Advice on ms meds please?

rosepetal

My husband was diagnosed with MS in march and at the hospital today he was told they want to start him on medication. He was basically given booklets on 4 different drugs and asked to choose one taking into account side effects etc. He hasnt a clue which one to pick so I was wondering has anyone with ms any advice as to good/bad side effects or things we should take into consideration? He has made an appt with the gp on wed to ask his advice but he would like to hear firsthand from people who have tried some of these meds. The ones he has to choose from are Betaferon, Avonex, Copaxone and Rebif.
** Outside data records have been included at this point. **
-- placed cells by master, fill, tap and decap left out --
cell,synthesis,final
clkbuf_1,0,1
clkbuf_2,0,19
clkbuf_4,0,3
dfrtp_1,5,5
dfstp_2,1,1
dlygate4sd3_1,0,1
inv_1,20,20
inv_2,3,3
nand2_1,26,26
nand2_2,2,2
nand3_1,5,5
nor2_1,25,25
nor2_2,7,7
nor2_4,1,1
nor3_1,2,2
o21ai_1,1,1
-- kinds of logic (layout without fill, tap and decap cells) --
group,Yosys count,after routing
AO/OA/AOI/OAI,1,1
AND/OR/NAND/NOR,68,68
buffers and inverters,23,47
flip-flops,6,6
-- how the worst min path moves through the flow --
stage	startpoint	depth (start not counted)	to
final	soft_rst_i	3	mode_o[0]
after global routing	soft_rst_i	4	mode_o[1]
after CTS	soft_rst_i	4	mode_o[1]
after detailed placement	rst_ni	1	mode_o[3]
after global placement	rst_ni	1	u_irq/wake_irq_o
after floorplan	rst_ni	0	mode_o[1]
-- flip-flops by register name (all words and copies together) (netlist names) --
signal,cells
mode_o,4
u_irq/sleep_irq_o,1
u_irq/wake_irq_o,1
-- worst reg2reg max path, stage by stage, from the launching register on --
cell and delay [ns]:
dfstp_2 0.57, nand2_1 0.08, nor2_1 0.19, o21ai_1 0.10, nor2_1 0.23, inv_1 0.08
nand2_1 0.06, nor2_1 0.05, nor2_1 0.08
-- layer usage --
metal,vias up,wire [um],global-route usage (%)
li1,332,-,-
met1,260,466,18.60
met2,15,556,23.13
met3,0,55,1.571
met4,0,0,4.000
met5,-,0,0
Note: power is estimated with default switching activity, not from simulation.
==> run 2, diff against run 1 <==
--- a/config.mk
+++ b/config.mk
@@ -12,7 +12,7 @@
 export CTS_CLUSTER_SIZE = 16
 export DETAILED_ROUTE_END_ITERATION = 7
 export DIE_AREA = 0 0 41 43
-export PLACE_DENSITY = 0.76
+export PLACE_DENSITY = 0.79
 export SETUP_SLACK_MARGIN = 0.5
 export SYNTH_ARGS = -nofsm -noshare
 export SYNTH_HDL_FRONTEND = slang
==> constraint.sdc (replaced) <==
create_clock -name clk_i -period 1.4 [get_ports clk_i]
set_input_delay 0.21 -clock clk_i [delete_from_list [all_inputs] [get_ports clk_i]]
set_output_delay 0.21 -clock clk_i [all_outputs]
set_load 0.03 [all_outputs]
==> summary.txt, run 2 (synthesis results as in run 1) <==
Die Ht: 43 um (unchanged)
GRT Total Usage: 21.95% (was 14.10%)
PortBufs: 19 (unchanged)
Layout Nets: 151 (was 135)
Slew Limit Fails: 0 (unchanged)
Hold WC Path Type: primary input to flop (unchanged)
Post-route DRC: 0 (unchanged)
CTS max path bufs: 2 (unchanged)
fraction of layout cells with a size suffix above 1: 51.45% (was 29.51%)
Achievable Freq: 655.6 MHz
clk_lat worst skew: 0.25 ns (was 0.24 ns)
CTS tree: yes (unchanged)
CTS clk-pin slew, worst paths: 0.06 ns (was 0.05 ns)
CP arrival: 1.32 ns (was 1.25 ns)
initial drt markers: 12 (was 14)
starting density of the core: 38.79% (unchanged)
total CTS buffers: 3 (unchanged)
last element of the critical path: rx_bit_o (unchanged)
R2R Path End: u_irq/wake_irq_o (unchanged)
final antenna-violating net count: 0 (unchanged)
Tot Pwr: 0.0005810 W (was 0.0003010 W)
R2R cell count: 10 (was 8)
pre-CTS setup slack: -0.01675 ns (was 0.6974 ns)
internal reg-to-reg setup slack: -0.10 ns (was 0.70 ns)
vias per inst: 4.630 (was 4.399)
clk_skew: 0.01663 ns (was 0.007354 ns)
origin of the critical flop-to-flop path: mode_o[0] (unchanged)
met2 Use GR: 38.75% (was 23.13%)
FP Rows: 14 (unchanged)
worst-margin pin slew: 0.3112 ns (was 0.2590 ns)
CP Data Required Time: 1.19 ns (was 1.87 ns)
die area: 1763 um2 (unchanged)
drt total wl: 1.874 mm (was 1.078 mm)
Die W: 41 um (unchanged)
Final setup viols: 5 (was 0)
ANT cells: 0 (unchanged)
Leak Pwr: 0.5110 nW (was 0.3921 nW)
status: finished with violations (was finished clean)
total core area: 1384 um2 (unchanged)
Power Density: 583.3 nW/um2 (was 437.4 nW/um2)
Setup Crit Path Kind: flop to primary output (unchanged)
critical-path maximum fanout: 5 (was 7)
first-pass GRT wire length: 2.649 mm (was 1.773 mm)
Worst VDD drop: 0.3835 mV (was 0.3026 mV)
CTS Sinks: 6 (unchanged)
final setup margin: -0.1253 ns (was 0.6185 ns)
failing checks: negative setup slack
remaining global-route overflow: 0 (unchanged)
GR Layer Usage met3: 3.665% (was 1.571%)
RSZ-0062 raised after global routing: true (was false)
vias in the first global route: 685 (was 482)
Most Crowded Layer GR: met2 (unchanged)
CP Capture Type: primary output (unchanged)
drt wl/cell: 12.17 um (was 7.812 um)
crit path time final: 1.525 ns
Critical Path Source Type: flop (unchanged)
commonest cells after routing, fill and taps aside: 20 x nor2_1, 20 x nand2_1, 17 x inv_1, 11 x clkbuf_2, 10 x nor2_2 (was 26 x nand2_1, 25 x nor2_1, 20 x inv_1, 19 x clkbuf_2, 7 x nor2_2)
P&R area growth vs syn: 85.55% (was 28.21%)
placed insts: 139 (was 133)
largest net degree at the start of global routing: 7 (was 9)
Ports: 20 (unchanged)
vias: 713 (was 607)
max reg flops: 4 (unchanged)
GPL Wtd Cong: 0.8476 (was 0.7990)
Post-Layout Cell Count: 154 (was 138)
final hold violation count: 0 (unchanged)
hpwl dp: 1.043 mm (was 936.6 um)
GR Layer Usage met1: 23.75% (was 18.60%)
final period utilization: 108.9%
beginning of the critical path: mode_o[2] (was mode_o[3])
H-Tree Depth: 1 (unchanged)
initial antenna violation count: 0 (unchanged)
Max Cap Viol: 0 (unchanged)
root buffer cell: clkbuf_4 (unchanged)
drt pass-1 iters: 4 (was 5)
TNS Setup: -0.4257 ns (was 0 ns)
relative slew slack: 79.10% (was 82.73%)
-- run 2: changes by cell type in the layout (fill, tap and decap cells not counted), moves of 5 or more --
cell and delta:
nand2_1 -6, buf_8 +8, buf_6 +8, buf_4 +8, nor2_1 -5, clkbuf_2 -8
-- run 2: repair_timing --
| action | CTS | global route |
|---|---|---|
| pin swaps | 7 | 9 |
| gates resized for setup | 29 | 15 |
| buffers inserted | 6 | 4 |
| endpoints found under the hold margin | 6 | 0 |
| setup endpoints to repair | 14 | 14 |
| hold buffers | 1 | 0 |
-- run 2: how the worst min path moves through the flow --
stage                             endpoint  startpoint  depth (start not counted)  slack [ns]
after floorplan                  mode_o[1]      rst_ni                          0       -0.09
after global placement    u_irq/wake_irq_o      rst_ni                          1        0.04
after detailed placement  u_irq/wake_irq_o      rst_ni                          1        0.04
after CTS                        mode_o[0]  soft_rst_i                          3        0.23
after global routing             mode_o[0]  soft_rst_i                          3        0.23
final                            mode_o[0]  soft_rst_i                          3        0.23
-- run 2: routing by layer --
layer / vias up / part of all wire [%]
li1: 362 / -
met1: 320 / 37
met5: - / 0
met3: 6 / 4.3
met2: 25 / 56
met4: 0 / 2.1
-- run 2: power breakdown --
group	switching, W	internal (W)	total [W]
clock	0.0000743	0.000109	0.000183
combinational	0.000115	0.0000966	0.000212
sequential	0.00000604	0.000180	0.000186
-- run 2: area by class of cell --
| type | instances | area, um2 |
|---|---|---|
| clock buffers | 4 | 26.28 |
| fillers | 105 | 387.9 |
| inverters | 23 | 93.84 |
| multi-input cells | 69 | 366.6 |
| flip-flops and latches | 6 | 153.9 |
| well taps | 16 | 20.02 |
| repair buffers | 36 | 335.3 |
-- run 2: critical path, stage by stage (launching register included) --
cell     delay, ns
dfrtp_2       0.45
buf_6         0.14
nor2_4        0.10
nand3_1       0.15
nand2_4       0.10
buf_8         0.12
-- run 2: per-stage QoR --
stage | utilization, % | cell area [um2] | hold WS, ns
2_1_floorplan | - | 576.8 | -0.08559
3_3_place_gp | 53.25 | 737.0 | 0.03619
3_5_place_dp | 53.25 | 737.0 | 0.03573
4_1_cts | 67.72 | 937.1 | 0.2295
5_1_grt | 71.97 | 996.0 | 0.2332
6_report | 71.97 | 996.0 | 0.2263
--- src/rtl/tile_addr_pkg.sv ---
// Package: shared widths, walk state type and the pixel-size decoder.
// Assumes the pixel size is always 1 or 3 multiplied by a power of two.
package tile_addr_pkg;

    localparam int COORD_W  = 13;
    localparam int ADDR_W   = 32;
    localparam int BPP_W    = 5;
    localparam int TILE_LOG = 4;

    typedef enum logic [1:0] {
        ST_IDLE = 2'd0,
        ST_RUN  = 2'd1,
        ST_FIN  = 2'd2
    } walk_state_t;

    // A pixel size written as (mul3 ? 3 : 1) << shift, plus a legality bit.
    typedef struct packed {
        logic       ok;
        logic       mul3;
        logic [2:0] shift;
    } bpp_code_t;

    function automatic bpp_code_t decode_bpp(input logic [BPP_W-1:0] b);
        bpp_code_t c;
        c = '{ok: 1'b1, mul3: 1'b0, shift: 3'd0};
        case (b)
            5'd1:    c.shift = 3'd0;
            5'd2:    c.shift = 3'd1;
            5'd3:    c.mul3  = 1'b1;
            5'd4:    c.shift = 3'd2;
            5'd6:    begin c.mul3 = 1'b1; c.shift = 3'd1; end
            5'd8:    c.shift = 3'd3;
            5'd12:   begin c.mul3 = 1'b1; c.shift = 3'd2; end
            5'd16:   c.shift = 3'd4;
            default: c.ok = 1'b0;
        endcase
        return c;
    endfunction

endpackage

--- src/rtl/tile_bit_expand.sv ---
// Module: widens a BITS-wide value to 2*BITS bits.
// DUP=1 copies each bit into both positions of its pair.
// DUP=0 places each bit in the even position and puts zero in the odd one.
// Assumes nothing; purely combinational.
module tile_bit_expand #(
    parameter int BITS = 4,
    parameter bit DUP  = 1'b1
) (
    input  logic [BITS-1:0]   in_bits,
    output logic [2*BITS-1:0] out_bits
);
    // Route each input bit to its pair of output bits.
    for (genvar i = 0; i < BITS; i++) begin : g_pair
        assign out_bits[2*i] = in_bits[i];
        if (DUP) begin : g_dup
            assign out_bits[2*i+1] = in_bits[i];
        end else begin : g_gap
            assign out_bits[2*i+1] = 1'b0;
        end
    end
endmodule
Thanks!!

shazba

Hi There, Sorry to hear about your hubby. I have M.S for 4 years , Each medication is different for each person I was given the same choices about 3 .5 years ago chose rebif because it seamed easiest . Injecting yourself takes getting used to but its okay when you get used to it. Each M.S treatment comes with an M.S nurse to put you at ease. I myself am afraid to say rebif didnt suit ,and now get an infusion of tysabri each month. But that doesnt mean your hubby will have problems he could be fine . His neuro will advise if asked . also the M.S society give good advise but its really just trial and error. good luck;)

FluffyCat

I've been on MS meds for two years now and I was also just given booklets and told to decide myself!! Something I dont agree with!! Im on betaferon. Inject every second day. Im free of any flares in those two years so it must be doing something!! Alot of people start on betaferon and find it good. The side effects of it are flu like symtoms but these go away when the body gets used to the drug. In saying that I didnt have any side effects. Everyone is different.